**Work to be completed**
Below is a listing; give only the number of its lines that contain the word "lifetime".

**Material supplied**
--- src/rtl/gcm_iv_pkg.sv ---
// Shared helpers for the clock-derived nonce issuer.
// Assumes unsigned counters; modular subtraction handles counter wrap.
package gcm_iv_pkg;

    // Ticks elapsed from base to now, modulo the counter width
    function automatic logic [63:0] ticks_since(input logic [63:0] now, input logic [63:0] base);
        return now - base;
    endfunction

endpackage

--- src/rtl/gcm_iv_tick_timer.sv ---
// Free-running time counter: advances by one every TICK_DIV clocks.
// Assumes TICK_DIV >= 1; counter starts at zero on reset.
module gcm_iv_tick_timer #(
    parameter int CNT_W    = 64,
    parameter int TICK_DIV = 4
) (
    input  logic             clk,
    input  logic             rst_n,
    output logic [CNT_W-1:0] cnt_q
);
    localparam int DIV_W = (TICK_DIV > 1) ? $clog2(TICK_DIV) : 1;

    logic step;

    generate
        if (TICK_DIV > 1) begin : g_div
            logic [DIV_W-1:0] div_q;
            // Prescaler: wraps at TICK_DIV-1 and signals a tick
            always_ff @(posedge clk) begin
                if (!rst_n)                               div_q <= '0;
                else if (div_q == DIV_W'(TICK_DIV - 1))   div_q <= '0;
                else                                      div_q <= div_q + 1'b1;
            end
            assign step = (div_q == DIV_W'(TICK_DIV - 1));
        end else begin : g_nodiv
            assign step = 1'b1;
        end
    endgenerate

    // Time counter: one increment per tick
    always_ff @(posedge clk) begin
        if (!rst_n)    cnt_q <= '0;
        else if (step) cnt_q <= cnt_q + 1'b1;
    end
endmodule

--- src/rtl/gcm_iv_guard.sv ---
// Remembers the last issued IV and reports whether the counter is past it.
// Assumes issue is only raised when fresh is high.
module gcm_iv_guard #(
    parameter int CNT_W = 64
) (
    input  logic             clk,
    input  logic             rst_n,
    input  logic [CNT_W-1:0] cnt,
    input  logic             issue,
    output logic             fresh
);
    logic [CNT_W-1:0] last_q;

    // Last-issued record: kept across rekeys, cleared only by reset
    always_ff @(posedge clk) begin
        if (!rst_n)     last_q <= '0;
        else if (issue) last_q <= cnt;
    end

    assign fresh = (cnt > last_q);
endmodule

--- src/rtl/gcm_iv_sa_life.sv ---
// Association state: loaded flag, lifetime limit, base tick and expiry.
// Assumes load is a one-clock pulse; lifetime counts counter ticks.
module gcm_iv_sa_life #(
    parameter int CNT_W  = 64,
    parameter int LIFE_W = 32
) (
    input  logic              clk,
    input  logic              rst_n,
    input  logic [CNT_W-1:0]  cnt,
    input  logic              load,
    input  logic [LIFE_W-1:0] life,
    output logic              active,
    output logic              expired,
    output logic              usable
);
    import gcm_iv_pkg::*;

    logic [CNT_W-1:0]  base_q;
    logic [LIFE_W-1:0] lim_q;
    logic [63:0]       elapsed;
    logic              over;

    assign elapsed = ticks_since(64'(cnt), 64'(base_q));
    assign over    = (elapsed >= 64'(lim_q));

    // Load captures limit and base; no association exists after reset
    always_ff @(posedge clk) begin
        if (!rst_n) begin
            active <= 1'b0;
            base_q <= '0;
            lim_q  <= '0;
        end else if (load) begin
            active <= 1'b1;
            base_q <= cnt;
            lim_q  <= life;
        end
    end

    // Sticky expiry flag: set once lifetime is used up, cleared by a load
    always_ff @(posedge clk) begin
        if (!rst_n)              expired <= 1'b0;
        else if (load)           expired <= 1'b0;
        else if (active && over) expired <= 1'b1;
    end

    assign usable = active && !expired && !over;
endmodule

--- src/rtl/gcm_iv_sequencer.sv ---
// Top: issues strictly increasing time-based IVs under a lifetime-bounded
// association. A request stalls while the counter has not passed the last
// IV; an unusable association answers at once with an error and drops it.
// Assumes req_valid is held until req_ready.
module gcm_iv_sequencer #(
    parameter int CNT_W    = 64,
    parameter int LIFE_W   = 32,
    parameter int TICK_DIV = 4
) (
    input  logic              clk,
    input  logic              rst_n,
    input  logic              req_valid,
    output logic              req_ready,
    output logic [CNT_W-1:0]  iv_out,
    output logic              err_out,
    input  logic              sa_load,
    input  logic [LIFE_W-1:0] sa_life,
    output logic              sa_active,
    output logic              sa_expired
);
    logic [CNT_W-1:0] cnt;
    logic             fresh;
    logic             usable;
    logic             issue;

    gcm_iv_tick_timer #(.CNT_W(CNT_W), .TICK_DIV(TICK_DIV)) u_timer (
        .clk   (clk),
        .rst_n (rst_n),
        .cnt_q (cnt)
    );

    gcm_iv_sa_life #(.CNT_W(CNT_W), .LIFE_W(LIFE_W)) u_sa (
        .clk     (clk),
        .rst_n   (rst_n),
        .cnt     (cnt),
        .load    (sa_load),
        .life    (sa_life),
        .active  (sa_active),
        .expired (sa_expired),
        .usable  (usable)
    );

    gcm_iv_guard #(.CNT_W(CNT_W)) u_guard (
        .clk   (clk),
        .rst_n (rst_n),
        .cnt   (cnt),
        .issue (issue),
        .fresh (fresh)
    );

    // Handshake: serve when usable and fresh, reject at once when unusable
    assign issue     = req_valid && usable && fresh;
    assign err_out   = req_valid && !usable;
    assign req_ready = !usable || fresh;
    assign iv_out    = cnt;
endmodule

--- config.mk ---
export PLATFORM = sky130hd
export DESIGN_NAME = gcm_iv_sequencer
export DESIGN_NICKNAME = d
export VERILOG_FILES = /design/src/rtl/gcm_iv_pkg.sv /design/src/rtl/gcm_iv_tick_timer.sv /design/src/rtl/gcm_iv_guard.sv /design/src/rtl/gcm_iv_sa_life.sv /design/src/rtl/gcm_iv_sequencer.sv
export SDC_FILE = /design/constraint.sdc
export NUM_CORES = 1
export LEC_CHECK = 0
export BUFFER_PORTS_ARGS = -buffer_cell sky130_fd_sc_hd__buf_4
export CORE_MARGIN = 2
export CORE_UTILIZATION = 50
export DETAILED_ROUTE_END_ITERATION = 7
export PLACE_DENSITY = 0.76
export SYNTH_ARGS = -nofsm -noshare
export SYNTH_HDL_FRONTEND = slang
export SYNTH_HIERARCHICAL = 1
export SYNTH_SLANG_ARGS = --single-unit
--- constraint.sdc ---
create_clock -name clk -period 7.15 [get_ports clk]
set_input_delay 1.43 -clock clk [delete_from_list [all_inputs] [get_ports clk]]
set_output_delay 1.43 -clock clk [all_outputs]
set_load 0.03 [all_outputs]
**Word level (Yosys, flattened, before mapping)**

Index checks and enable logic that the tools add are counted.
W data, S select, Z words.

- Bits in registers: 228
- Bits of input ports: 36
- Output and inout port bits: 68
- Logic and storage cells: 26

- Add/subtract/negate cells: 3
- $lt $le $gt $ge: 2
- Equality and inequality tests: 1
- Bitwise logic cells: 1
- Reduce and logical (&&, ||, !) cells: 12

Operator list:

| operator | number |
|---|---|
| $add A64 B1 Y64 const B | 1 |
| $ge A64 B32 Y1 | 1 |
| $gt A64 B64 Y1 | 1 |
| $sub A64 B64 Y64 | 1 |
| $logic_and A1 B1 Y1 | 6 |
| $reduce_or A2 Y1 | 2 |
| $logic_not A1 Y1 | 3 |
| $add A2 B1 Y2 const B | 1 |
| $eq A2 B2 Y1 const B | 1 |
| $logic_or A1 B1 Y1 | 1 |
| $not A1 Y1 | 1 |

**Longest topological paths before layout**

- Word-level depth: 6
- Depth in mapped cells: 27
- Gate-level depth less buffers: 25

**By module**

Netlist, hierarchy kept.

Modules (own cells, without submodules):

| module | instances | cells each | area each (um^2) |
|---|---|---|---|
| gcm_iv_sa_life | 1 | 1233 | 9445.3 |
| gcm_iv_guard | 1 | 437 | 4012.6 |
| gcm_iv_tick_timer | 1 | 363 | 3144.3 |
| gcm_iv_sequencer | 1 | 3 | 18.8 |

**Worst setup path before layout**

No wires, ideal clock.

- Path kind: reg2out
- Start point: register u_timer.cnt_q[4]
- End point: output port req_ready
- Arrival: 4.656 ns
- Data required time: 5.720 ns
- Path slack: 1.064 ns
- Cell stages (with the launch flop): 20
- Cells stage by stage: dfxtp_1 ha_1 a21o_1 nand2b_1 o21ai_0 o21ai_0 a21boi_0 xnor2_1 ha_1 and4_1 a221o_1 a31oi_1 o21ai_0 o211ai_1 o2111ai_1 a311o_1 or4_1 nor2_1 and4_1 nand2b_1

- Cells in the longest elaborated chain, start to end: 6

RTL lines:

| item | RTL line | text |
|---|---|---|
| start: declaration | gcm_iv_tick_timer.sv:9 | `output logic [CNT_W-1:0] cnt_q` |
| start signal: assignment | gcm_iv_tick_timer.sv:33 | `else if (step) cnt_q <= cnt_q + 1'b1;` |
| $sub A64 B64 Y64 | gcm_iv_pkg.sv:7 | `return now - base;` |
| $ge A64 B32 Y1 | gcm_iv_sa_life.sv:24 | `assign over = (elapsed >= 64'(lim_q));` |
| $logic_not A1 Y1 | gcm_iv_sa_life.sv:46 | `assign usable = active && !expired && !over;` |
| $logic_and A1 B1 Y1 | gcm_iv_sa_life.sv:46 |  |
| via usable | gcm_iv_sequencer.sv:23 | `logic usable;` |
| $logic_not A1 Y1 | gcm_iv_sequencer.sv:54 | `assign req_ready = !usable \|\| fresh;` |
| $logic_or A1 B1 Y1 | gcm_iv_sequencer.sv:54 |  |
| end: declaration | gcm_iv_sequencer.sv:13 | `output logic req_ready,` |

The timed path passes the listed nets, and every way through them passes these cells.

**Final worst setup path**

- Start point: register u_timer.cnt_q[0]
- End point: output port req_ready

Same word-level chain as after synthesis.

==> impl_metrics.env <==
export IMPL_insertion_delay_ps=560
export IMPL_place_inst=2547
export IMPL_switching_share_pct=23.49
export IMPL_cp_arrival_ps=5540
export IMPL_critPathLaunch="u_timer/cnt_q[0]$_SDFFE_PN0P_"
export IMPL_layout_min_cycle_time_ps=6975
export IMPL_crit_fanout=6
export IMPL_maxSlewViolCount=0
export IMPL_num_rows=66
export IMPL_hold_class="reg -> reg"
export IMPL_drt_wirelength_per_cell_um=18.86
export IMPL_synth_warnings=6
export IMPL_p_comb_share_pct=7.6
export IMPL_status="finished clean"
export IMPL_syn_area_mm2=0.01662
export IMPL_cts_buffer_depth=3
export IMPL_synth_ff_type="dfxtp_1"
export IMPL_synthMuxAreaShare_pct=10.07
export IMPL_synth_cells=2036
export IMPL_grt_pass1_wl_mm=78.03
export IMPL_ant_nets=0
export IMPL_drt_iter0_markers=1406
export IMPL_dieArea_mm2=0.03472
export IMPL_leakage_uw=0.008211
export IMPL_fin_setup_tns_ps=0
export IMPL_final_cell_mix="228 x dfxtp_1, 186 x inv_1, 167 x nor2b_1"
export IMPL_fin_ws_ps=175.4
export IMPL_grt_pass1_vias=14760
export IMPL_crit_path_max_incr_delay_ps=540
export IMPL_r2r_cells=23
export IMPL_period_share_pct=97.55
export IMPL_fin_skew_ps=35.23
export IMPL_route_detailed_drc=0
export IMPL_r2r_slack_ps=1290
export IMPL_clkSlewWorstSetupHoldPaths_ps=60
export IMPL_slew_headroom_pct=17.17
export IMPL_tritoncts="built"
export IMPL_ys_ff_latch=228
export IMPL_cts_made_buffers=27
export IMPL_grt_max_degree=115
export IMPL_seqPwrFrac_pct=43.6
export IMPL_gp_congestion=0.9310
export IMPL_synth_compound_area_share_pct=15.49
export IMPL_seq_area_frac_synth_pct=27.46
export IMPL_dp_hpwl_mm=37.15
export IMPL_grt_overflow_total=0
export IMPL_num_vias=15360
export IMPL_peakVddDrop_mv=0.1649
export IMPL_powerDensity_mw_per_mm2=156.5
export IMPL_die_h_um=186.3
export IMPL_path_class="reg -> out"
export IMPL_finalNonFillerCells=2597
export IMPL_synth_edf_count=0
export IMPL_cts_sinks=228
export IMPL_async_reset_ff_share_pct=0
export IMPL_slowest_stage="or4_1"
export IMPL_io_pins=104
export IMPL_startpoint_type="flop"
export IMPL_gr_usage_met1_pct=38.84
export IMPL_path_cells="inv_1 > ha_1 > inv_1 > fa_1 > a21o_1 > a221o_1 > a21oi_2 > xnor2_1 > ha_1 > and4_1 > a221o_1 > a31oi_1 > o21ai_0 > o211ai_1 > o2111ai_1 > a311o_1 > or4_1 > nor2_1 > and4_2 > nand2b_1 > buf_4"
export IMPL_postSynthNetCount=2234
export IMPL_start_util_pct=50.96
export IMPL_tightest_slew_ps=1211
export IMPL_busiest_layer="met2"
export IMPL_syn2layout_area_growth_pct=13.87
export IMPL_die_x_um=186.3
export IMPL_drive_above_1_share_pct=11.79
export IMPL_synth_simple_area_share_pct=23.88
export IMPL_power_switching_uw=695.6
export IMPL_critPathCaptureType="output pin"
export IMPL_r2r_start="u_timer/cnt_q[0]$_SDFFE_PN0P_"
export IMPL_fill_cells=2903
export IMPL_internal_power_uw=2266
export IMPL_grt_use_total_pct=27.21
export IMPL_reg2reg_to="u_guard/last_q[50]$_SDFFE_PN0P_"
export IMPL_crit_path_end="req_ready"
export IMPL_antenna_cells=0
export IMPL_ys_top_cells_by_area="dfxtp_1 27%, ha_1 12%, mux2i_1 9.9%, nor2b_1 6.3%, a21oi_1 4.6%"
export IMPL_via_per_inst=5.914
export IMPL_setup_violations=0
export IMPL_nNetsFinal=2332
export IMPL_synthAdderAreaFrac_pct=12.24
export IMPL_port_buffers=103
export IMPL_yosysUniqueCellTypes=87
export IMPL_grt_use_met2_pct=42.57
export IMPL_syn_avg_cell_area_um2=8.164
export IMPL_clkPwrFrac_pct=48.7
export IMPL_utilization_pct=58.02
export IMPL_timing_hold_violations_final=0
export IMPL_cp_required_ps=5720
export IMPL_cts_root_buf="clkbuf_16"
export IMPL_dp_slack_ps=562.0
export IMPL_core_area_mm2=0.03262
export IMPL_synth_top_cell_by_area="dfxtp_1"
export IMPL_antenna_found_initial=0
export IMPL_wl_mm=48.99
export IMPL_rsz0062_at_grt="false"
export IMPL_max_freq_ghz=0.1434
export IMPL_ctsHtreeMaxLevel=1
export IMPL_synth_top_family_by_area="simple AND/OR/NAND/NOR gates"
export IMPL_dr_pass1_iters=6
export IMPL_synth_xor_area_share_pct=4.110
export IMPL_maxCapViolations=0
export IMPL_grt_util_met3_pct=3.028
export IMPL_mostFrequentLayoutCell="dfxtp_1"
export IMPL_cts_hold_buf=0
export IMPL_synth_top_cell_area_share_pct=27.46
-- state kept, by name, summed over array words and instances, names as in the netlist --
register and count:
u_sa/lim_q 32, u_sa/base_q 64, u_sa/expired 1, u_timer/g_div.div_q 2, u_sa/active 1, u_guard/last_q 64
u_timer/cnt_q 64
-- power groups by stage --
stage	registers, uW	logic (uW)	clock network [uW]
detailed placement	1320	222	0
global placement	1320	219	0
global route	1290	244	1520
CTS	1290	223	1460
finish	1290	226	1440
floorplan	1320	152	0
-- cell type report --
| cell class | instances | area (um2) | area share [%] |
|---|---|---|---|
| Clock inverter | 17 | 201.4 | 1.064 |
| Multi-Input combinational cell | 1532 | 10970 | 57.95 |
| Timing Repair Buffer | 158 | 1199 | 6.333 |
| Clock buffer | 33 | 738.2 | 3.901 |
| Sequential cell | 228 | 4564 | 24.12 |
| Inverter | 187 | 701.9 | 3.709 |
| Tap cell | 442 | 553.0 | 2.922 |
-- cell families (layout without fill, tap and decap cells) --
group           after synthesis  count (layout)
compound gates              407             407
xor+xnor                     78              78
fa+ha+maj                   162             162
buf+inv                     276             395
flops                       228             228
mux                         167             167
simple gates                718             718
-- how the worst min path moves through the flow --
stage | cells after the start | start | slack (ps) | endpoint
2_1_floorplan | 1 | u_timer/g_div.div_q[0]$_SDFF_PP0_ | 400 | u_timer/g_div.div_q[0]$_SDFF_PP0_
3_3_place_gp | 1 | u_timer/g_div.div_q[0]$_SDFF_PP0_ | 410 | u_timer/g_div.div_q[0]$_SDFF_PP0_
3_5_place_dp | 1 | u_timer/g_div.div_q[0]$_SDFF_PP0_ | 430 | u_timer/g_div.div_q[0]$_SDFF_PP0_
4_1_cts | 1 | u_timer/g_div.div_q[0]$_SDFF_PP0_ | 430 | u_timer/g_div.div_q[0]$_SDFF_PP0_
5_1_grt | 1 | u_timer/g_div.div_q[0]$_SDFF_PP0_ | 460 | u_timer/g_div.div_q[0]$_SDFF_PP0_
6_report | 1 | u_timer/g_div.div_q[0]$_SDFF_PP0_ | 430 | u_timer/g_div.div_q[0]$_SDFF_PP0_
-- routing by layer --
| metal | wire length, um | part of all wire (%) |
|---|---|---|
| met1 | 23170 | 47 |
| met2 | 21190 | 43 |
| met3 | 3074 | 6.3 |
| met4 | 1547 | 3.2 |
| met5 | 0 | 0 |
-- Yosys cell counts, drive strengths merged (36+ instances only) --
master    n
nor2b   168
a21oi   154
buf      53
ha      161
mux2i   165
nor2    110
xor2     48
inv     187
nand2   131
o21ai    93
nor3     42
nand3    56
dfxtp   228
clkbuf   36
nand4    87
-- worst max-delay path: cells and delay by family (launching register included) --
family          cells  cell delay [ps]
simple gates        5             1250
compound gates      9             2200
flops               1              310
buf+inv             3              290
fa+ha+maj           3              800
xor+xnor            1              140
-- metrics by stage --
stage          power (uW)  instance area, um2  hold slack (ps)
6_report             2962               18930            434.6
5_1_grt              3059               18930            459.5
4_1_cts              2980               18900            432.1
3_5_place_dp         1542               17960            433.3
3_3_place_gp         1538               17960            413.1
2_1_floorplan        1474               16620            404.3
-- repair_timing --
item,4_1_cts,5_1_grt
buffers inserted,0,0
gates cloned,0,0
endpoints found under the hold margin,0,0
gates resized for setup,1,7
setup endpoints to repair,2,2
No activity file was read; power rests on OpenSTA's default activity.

**Response to this task**
4